Batch Services

Dockstore tools and workflows can also be run through a number of online services that we’re going to loosely call “commercial batch services.” These services share the following characteristics: they spin up the underlying infrastructure and run commands, often in Docker containers, while freeing you from running the batch computing software yourself. While not having any understanding of CWL, these services can be used naively to run tools and workflows, and in a more sophisticated way to implement a CWL-compatible workflow engine.

AWS Batch

AWS Batch is built by Amazon Web Services. Look here for a tutorial on how to run a few sample tools via AWS.

Azure Batch

Azure Batch and the associated batch-shipyard is built by Microsoft. Look here for a tutorial on how to run a few sample tools via Azure.

Google Pipelines

Google Pipeline and DataBiosphere dsub are also worth a look. In particular, both Google Genomics Pipelines and dsub provide tutorials on how to run (Dockstore!) tools if you have some knowledge on how to construct the command-line for a tool yourself.

Consonance

Consonance pre-dates Dockstore and was the framework used to run much of the data analysis for the PCAWG project by running Seqware workflows. Documentation for this incarnation of Dockstore can be found at Working with PanCancer Data on AWS and ICGC on AWS.

Consonance has subsequently been updated to run Dockstore tools and has also been adopted at the UCSC Genomics Institute for this purpose. Also, using cwltool under-the-hood to provide CWL compatibility, Consonance provides DIY open-source support for provisioning AWS VMs and starting CWL tasks. We recommend having some knowledge of AWS EC2 before attempting this route.

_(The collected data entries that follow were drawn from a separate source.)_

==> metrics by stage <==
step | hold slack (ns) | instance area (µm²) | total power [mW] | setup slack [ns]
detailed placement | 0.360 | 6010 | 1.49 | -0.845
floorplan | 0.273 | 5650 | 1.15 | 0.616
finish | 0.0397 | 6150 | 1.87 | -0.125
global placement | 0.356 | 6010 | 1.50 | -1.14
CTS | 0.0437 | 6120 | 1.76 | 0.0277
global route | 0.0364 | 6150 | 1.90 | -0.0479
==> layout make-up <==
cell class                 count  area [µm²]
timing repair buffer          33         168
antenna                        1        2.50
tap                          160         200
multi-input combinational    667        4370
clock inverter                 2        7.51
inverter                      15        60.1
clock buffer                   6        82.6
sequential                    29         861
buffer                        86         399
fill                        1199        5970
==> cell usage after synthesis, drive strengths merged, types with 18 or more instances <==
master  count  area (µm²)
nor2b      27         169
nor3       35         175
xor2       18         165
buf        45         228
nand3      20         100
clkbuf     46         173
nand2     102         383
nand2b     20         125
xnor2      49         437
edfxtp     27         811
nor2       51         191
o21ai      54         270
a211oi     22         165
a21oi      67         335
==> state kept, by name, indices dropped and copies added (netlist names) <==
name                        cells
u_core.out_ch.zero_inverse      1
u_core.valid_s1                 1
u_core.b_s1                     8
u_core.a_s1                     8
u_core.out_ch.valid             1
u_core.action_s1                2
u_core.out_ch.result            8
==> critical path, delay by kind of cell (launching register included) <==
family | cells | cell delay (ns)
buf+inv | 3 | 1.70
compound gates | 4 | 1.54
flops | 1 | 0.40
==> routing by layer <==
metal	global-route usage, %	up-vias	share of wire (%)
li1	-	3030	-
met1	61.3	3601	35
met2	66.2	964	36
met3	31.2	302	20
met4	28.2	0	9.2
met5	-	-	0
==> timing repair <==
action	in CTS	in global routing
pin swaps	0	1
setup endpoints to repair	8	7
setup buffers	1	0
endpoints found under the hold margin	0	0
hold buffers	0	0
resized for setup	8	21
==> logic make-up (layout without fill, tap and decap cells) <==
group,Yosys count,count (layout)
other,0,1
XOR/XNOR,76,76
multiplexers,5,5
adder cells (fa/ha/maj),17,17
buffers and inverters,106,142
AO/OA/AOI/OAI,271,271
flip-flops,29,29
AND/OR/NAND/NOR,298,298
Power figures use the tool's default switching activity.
--- config.mk ---
export PLATFORM = sky130hd
export DESIGN_NAME = rhh_apb
export DESIGN_NICKNAME = d
export VERILOG_FILES = /design/src/rtl/rhh_pkg.sv /design/src/rtl/rhh_apb.sv
export SDC_FILE = /design/constraint.sdc
export NUM_CORES = 1
export LEC_CHECK = 0
export BUFFER_PORTS_ARGS = -buffer_cell sky130_fd_sc_hd__buf_2
export CAP_MARGIN = 0
export CELL_PAD_IN_SITES_DETAIL_PLACEMENT = 0
export CELL_PAD_IN_SITES_GLOBAL_PLACEMENT = 1
export CORE_MARGIN = 10
export CORE_UTILIZATION = 15
export DETAILED_ROUTE_END_ITERATION = 8
export PLACE_DENSITY_LB_ADDON = 0.1
export SETUP_SLACK_MARGIN = 0.4
export SLEW_MARGIN = 20
export SYNTH_ARGS = -nofsm -noshare
export SYNTH_HDL_FRONTEND = slang
export SYNTH_SLANG_ARGS = --single-unit
--- constraint.sdc ---
create_clock -name clk_i -period 0.8 [get_ports clk_i]
set_clock_uncertainty 0.05 [all_clocks]
set_input_delay 0.04 -clock clk_i [delete_from_list [all_inputs] [get_ports clk_i]]
set_output_delay 0.04 -clock clk_i [all_outputs]
set_load 0.05 [all_outputs]
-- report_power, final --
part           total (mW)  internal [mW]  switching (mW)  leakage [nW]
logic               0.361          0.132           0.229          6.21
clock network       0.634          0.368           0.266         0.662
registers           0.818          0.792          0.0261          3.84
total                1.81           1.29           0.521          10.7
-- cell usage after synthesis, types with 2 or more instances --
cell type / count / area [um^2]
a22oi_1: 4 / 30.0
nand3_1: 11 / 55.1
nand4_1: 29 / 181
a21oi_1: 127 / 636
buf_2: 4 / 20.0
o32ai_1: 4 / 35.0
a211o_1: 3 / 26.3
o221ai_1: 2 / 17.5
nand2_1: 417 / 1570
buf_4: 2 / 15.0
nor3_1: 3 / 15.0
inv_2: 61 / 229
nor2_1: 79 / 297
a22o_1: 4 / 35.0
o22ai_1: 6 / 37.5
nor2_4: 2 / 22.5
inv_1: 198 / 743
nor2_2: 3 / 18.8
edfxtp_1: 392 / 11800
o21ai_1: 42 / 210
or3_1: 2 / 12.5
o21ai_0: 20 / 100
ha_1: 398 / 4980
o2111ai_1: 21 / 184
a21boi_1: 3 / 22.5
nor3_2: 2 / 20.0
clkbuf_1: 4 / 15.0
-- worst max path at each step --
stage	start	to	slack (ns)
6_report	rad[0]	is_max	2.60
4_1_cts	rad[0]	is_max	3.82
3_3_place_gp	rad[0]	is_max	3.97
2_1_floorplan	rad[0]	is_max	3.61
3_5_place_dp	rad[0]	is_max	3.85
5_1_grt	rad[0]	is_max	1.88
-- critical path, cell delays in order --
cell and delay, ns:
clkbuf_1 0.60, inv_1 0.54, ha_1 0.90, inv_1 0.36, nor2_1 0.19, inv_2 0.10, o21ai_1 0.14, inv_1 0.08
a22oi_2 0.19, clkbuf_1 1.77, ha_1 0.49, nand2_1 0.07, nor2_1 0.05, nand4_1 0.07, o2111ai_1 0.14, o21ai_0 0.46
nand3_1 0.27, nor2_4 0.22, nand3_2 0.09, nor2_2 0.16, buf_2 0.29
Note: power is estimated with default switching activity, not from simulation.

Consonance’s strategy is to provision either on-demand VMs or spot priced VMs depending on cost, and delegates runs of CWL tools to these provisioned VMs with one tool executing per VM. A Java-based web service and RabbitMQ provide for communication between workers and the launcher, while an Ansible playbook is used to setup workers for execution.

Usage

  1. Look at the Consonance repo and, in particular, the Docker compose based setup instructions to setup the environment

  2. Once logged into the client

    consonance run --tool-dockstore-id quay.io/collaboratory/dockstore-tool-bamstats:1.25-6_1.0 --run-descriptor Dockstore.json --flavour <AWS instance-type>